In an interview for independent.com.mt, Karen Mamo talks about the work of the newly established ARUC organisation. She also highlights its focus on harm reduction, education, and human rights. Karen Mamo’s work in the newly formed ARUC is creating the Harm Reduction Department from scratch, which is a fresh idea for Malta.
“After legalisation” discussion
The harm reduction strategies have been used to reduce heroin usage since the early 1990s in Malta. However, the application of these strategies to cannabis represents an important development. ARUC will be dealing with health-related hazards of course. However, the organisation also wants to educate the public about legal risks and how policy affects different people.
The decriminalisation model adopted in Malta follows the concepts of risk and damage reduction, preventing people from being involved with the legal system as a result of cannabis usage.
In addition to serving as a regulator, ARUC also serves as a centre for education, distributing messages of prevention. The authority wants to have a conversation with cannabis users. They want to promote appropriate usage, and make sure that these people are not a target of the police. ARUC aspires to create complete understandings of cannabis usage and effective harm reduction techniques.
For the founders, leaders, and officers of the Cannabis Harm Reduction Associations, ARUC is actively creating training courses. These courses address a range of cannabis-related subjects, such as psychology, well-being, and physical and mental health. The aim is to empower association members through extensive education with an emphasis on risk and harm minimisation. The associations will have to comply with the legal framework and will play a significant role in delivering cannabis products that have undergone rigorous testing and are safe. The procedure for training and certification guarantees continuing accountability and compliance.
Mamo says that cannabis usage in Malta continues to be much lower than in countries with stronger rules. It removes any worries that the changes to the law may result in a rise in cannabis use. Cannabis usage and possession are still prohibited in Malta under the country’s legal system. However, the formation of the legislation and the authorities will both discourage consumers from becoming criminals and promote a transition from the black market to the regulated associations. The emphasis is still on preserving a responsible cannabis environment.
Approach of Malta towards cannabis – summary
Malta regulates cannabis with a focus on public health, education, and harm reduction. Malta maintains a strict system of regulation that forbids marketing and places a priority on public health over business, in contrast to countries that follow commercialization models with heavy marketing. The authority wants to modify how people view marijuana in society and fight stigmatisation. The focus on education and appropriate usage is in line with cigarette and alcohol laws now in place, encouraging polite conduct and preventing harm to others.

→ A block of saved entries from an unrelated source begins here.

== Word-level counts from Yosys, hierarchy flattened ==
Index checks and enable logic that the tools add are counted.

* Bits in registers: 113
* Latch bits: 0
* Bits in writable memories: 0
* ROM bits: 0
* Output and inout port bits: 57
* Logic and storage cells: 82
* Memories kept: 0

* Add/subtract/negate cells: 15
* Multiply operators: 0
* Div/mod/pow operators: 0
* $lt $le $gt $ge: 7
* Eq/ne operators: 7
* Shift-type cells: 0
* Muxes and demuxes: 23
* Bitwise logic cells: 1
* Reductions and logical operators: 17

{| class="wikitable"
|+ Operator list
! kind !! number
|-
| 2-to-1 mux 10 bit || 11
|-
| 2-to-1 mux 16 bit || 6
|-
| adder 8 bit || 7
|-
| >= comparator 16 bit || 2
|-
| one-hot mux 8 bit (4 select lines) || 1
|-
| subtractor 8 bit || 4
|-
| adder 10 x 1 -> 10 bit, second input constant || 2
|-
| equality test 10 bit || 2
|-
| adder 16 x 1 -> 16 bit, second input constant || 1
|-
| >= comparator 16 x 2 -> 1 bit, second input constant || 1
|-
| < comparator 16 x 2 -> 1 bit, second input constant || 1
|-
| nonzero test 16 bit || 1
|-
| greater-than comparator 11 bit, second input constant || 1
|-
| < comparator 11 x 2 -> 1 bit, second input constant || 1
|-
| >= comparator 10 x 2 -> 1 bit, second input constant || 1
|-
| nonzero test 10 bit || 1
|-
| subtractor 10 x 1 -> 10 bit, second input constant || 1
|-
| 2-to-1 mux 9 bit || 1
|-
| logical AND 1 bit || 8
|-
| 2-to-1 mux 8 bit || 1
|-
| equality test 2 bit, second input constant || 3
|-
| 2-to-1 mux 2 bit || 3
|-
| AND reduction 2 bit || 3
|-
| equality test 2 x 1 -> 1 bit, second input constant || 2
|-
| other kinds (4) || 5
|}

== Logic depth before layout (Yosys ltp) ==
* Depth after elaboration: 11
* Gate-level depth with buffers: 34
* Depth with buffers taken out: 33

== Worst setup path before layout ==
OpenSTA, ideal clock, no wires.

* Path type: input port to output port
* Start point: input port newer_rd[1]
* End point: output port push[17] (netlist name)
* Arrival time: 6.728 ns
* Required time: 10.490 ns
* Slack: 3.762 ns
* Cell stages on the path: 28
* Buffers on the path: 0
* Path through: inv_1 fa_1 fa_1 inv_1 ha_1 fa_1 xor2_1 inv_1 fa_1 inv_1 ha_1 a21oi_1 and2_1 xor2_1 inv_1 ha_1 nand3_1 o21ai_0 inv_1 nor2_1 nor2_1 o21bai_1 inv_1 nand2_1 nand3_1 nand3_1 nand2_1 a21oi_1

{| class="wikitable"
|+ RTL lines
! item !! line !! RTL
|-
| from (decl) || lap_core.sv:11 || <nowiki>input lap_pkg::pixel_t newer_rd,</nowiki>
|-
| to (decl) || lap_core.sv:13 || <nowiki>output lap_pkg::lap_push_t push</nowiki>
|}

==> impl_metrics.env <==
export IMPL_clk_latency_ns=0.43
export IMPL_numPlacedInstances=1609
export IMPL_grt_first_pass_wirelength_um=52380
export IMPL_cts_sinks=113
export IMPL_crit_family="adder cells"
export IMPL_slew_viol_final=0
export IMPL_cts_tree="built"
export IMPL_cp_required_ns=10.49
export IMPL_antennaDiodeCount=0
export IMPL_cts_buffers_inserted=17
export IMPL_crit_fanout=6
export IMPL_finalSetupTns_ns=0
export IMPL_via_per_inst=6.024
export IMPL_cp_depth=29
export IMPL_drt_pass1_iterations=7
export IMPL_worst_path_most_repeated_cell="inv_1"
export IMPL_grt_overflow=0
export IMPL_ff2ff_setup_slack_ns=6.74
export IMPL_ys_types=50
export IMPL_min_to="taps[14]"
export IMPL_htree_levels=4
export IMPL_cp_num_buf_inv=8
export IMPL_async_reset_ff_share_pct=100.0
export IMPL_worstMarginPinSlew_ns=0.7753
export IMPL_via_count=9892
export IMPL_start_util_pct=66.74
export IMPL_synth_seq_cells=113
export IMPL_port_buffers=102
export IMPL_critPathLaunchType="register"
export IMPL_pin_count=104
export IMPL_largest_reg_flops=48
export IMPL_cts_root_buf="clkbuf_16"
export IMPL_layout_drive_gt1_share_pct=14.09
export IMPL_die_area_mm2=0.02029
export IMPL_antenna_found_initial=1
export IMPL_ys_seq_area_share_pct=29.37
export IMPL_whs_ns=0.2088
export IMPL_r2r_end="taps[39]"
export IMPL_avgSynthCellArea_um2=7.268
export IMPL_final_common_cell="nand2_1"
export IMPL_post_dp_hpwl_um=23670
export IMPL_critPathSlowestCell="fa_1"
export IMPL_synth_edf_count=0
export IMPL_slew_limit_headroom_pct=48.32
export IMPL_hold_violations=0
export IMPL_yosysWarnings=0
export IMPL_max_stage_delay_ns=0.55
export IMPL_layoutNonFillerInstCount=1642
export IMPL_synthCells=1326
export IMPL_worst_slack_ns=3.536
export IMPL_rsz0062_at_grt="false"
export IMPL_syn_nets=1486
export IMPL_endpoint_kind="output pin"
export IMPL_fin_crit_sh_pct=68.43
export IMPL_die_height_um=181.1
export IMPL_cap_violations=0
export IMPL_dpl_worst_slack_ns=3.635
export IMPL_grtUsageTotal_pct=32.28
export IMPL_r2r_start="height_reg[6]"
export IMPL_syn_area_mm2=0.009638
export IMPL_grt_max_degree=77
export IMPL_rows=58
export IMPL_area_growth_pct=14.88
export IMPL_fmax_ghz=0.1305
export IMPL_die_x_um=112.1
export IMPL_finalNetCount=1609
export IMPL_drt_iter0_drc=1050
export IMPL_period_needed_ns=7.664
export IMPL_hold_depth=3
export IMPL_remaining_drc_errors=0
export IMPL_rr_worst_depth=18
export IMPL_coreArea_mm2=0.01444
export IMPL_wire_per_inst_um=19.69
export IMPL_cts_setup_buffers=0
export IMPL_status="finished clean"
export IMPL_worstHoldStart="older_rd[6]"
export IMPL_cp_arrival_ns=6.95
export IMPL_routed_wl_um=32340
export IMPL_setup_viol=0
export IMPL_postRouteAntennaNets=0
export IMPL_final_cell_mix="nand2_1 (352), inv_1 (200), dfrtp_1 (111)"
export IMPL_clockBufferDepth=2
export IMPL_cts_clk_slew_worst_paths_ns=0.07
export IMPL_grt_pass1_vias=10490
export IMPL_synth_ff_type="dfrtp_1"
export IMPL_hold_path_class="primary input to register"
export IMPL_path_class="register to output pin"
==> config.mk <==
export PLATFORM = sky130hd
export DESIGN_NAME = lap_out_queue
export DESIGN_NICKNAME = d
export VERILOG_FILES = /design/src/design/lap_pkg.sv /design/src/design/lap_out_queue.sv
export SDC_FILE = /design/constraint.sdc
export NUM_CORES = 1
export LEC_CHECK = 0
export ABC_AREA = 1
export BUFFER_PORTS_ARGS = -buffer_cell sky130_fd_sc_hd__buf_2
export CAP_MARGIN = 10
export CELL_PAD_IN_SITES_DETAIL_PLACEMENT = 1
export CELL_PAD_IN_SITES_GLOBAL_PLACEMENT = 2
export CORE_UTILIZATION = 36
export DETAILED_ROUTE_END_ITERATION = 12
export GPL_TIMING_DRIVEN = 0
export PLACE_DENSITY_LB_ADDON = 0.1
export SLEW_MARGIN = 20
export SYNTH_ARGS = -nofsm -noshare
export SYNTH_HDL_FRONTEND = slang
export SYNTH_SLANG_ARGS = --single-unit
==> constraint.sdc <==
create_clock -name clk -period 2.7 [get_ports clk]
set_clock_uncertainty 0.1 [all_clocks]
set_input_delay 0.27 -clock clk [delete_from_list [all_inputs] [get_ports clk]]
set_output_delay 0.27 -clock clk [all_outputs]
set_load 0.01 [all_outputs]
==> src/rtl/bpc_pkg.sv <==
package bpc_pkg;

   localparam int NUM_STAGES = 12;
   localparam int CSR_DATA_W = 24;

   // round(2^48 / 7864320)
   localparam logic signed [26:0] RECIP_P = 27'sd35791394;
   // round(273.15 * 2^19)
   localparam logic signed [28:0] KELVIN_OFFSET_Q19 = 29'sd143209267;

   typedef enum logic [2:0] {
      CSR_TEMP_COEF_PAIR = 3'd0,
      CSR_PRESS_OFFSET   = 3'd1,
      CSR_PRESS_LIN      = 3'd2,
      CSR_TEMP_PRESS_LIN = 3'd3,
      CSR_CROSS_LIN      = 3'd4,
      CSR_PRESS_QUAD     = 3'd5,
      CSR_CROSS_QUAD     = 3'd6,
      CSR_PRESS_CUBIC    = 3'd7
   } bpc_csr_index_type;

   typedef struct packed {
      logic signed [11:0] c0;
      logic signed [11:0] c1;
      logic signed [19:0] c00;
      logic signed [19:0] c10;
      logic signed [15:0] c01;
      logic signed [15:0] c11;
      logic signed [15:0] c20;
      logic signed [15:0] c21;
      logic signed [15:0] c30;
   } bpc_coef_type;

   typedef struct packed {
      logic signed [23:0] raw_pressure;
      logic signed [23:0] raw_temperature;
      logic        [7:0]  sensor_status;
   } bpc_req_type;

   typedef struct packed {
      logic signed [31:0] temperature_kelvin;
      logic signed [31:0] pressure_pascal;
      logic        [7:0]  status_out;
   } bpc_rsp_type;

endpackage

==> src/rtl/bpc_pipe_ctrl.sv <==
module bpc_pipe_ctrl (
   input  logic                           clock,
   input  logic                           reset,
   input  logic                           req_valid,
   output logic                           req_stall,
   output logic                           rsp_valid,
   input  logic                           rsp_stall,
   output logic [bpc_pkg::NUM_STAGES-1:0] load
);
   import bpc_pkg::*;

   logic [NUM_STAGES-1:0] valid_ff;
   logic [NUM_STAGES-1:0] valid_in;

   // a stage moves when it is empty or the one after it moves
   always_comb begin
      load[NUM_STAGES-1] = !valid_ff[NUM_STAGES-1] || !rsp_stall;
      for (int k = NUM_STAGES - 2; k >= 0; k--) begin
         load[k] = !valid_ff[k] || load[k+1];
      end
   end

   assign valid_in  = (load & {valid_ff[NUM_STAGES-2:0], req_valid}) | (~load & valid_ff);
   assign req_stall = !load[0];
   assign rsp_valid = valid_ff[NUM_STAGES-1];

   always_ff @(posedge clock) begin
      if (reset) begin
         valid_ff <= '0;
      end else begin
         valid_ff <= valid_in;
      end
   end

endmodule

==> config.mk <==
export PLATFORM = sky130hd
export DESIGN_NAME = bpc_pipe_ctrl
export DESIGN_NICKNAME = d
export VERILOG_FILES = /design/src/rtl/bpc_pkg.sv /design/src/rtl/bpc_pipe_ctrl.sv
export SDC_FILE = /design/constraint.sdc
export NUM_CORES = 1
export LEC_CHECK = 0
export BUFFER_PORTS_ARGS = -buffer_cell sky130_fd_sc_hd__buf_2
export CORE_AREA = 5 5 42 44
export DETAILED_ROUTE_END_ITERATION = 8
export DIE_AREA = 0 0 47 49
export GPL_TIMING_DRIVEN = 1
export SYNTH_ARGS = -nofsm -noshare
export SYNTH_HDL_FRONTEND = slang
export SYNTH_SLANG_ARGS = --single-unit
==> constraint.sdc <==
create_clock -name clock -period 2.6 [get_ports clock]
set_input_delay 0.13 -clock clock [delete_from_list [all_inputs] [get_ports clock]]
set_output_delay 0.13 -clock clock [all_outputs]
set_load 0.02 [all_outputs]
# --- Yosys cells after proc, flatten, opt, wreduce, memory -nomap -nowiden ---
# Index checks and enable logic that the tools add are counted.
op_classes:
  reduce_logical: 26
  bitwise_logic: 4
ops:
  columns: ["cell", "n"]
  rows:
  - ["12-bit AND", 2]
  - ["1-bit logical NOT", 14]
  - ["1-bit logical OR", 12]
  - ["12-bit inverter", 1]
  - ["12-bit OR", 1]
totals:
  regBits: 12
  out_inout_bits: 14

# --- Longest topological paths before layout ---
depth:
  word_depth: 16
  depth_mapped: 4

# --- Least setup slack after synthesis ---
# OpenSTA, ideal clock, no wires.
synth_path:
  path_kind: "register to register"
  start: "reg (tool-made name)"
  end: "reg (tool-made name)"
  path_buffers: 1
  synth_period_minus_slack_ns: 1.416
  required_ns: 2.527
  stages_incl_launch_ff: 5
  t_arrival_ns: 1.343
  setup_slack_ns: 1.184
  path_cell_list: "dfxtp_1 > and4_4 > buf_4 > nand4_1 > a21oi_1"

==> impl_metrics.json <==
{
  "start_util": 0.336,
  "synth.mux.area_fraction": 0,
  "synth_compound_area_frac": 0.122,
  "antenna_found_initial": 0,
  "cts_setup_buffers": 0,
  "crit_arrival_ns": 1.50,
  "grt_pass1_vias": 437,
  "grt_start_max_net_pins": 14,
  "slew_headroom": 0.842,
  "crit_path_end_kind": "output port",
  "synth-adder-area-share": 0,
  "synth_edf_count": 0,
  "setup_tns_ns": 0,
  "postRouteAntennaNets": 0,
  "setup_viol": 0,
  "maxCapViolations": 0,
  "outcome": "finished, final reports clean",
  "finalCriticalPeriod_ns": 1.63,
  "rows": 14,
  "syn_avg_cell_area_um2": 8.25,
  "area_delta_synth_final_pct": 23.7,
  "cts_tree": "done",
  "slew_viol_final": 0,
  "wl_mm": 1.01,
  "avgRoutedWirePerCell_um": 11.2,
  "drtIter0Drc": 3,
  "hold_violations": 0,
  "synth_area_leaders": "dfxtp_1, a21oi_1, inv_1",
  "ys_ff_latch": 12,
  "die_x_um": 47,
  "synth_warnings": 0,
  "syn-num-nets": 61,
  "die_y_um": 49,
  "hp-class": "in -> reg",
  "ys.flop_type": "dfxtp_1",
  "die_area_mm2": 0.00230,
  "yosysMostFrequentCell": "dfxtp_1",
  "place.gp.congestion": 0.762,
  "crit_required_ns": 2.47,
  "synth_top_family_by_area": "simple AND/OR/NAND/NOR gates",
  "drive_gt1_frac": 0.284,
  "synth.largest_area_cell": "dfxtp_1",
  "synth_top_area_share": 0.511,
  "rsz0062_at_grt": "no",
  "skew_ns": 0.00105,
  "power.leakage_nw": 0.223,
  "yosys.area_share.simple": 0.261,
  "synth_cells": 57,
  "nets": 80,
  "io_pins": 18,
  "clk-insertion-delay-late_ns": 0.26,
  "drc": 0,
  "vias": 441,
  "synth_xor_area_frac": 0,
  "clk_pin_slew_worst_paths_ns": 0.07,
  "place_hpwl_um": 759,
  "worst-setup-path-type": "reg -> out",
  "grt-ovfl-total": 0,
  "firstDrtPassIters": 3,
  "synth_area_um2": 470,
  "power_density_mw_per_mm2": 521,
  "synth.distinct_cells": 16,
  "htreeDepth": 1,
  "cts_root_buf": "clkbuf_4",
  "start_kind": "flip-flop",
  "cts_buffer_depth": 2,
  "cts_buffers": 3,
  "ctsHoldBuffers": 0,
  "fmax_mhz": 613,
  "worstMarginPinSlew_ns": 0.237,
  "vdd_ir_drop_max_v": 0.000274,
  "numClockSinks": 12,
  "async_reset_ff_frac": 0,
  "core-area_mm2": 0.00140,
  "via_per_inst": 4.90,
  "synth_common_cells": "dfxtp_1, a21oi_1, inv_1",
  "crit_fanout": 6,
  "grt.total_usage": 0.109,
  "num_antenna_cells": 0,
  "min_period_over_period": 0.628,
  "grt_first_pass_wirelength_mm": 1.82,
  "portBuffers": 17,
  "cts_resized": 0,
  "holdWs_ns": 0.103,
  "ys_seq_area_frac": 0.511
}
layer usage:
layer  global-route usage  wire length (um)
met1                0.136               478
met3               0.0443                51
met5                    0                 0
met2                0.149               451
met4               0.0691                25
layout by cell type (no fill, tap or decap):
cell type and count:
dfxtp_1 12, nand2b_1 1, and4_1 2, o31ai_1 1, nand3_1 4, inv_1 9
nor2_1 5, nand2_1 3, buf_2 17, and4_4 1, and3_1 1, nand4_1 4
a21oi_1 10, clkbuf_4 3, or2_1 1
kinds of logic after synthesis:
group	count (synthesis)
buffers and inverters	12
AOI/OAI and AO/OA	11
DFF	12
and+or+nand+nor	22
final timing paths:
kind	startpoint	to	slack, ns	cells past startpoint
hold / removal	req_valid	flip-flop	0.10	3
setup / recovery	flip-flop	load[1]	0.97	4
setup reg to reg	flip-flop	flip-flop	1.41	3
hold reg to reg	flip-flop	flip-flop	0.45	2
power breakdown:
part           switching, mW  total [mW]  internal, mW
combinational        0.00527     0.00835       0.00308
clock                 0.0535       0.107        0.0535
sequential           0.00182       0.188         0.186
total                 0.0606       0.303         0.243
stage by stage:
step                total power [mW]  instance area [um2]  setup slack, ns  cells   util
detailed placement             0.201                  559             1.26     87  0.399
global placement               0.201                  559             1.32     87  0.399
CTS                            0.307                  582            0.966     90  0.415
global route                   0.320                  582            0.878     90  0.415
floorplan                      0.196                  470             1.18     57      -
finish                         0.303                  582            0.968     90  0.415
final cells by class:
| cell class | count | area [um2] |
|---|---|---|
| clock buffers | 3 | 22.5 |
| fillers | 155 | 820 |
| inverters | 9 | 33.8 |
| multi-input cells | 33 | 180 |
| flip-flops and latches | 12 | 240 |
| well taps | 16 | 20.0 |
| repair buffers | 17 | 85.1 |
critical path, cell delays in order (launching register included):
cell	delay [ns]
dfxtp_1	0.42
and4_1	0.33
nand2_1	0.11
or2_1	0.23
buf_2	0.16
Power figures use the tool's default switching activity.
File: config.mk
export PLATFORM = sky130hd
export DESIGN_NAME = bpc_csr_regs
export DESIGN_NICKNAME = d
export VERILOG_FILES = /design/src/rtl/bpc_pkg.sv /design/src/rtl/bpc_csr_regs.sv
export SDC_FILE = /design/constraint.sdc
export NUM_CORES = 1
export LEC_CHECK = 0
export BUFFER_PORTS_ARGS = -buffer_cell sky130_fd_sc_hd__buf_2
export CAP_MARGIN = 30
export CELL_PAD_IN_SITES_DETAIL_PLACEMENT = 0
export CELL_PAD_IN_SITES_GLOBAL_PLACEMENT = 1
export CORE_ASPECT_RATIO = 1.75
export CORE_MARGIN = 2
export CORE_UTILIZATION = 30
export CTS_CLUSTER_DIAMETER = 80
export DETAILED_ROUTE_END_ITERATION = 16
export GPL_TIMING_DRIVEN = 1
export PLACE_DENSITY_LB_ADDON = 0.25
export SYNTH_ARGS = -nofsm -noshare
export SYNTH_HDL_FRONTEND = slang
export SYNTH_SLANG_ARGS = --single-unit
File: constraint.sdc
create_clock -name clock -period 1.6 [get_ports clock]
set_input_delay 0.08 -clock clock [delete_from_list [all_inputs] [get_ports clock]]
set_output_delay 0.08 -clock clock [all_outputs]
set_load 0.05 [all_outputs]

The Authority for the Responsible Use of Cannabis’ creation in Malta marks an important change in Malta’s drug-policy approach. The authority prioritises human rights, education, and damage prevention. Preventing criminalization, protecting people, and promoting responsible cannabis usage are the objectives. The authority works to establish a secure and controlled cannabis environment by connecting with the community and setting up broad education programs. Malta wants to serve as an example for other nations contemplating different approaches to cannabis legislation through these initiatives.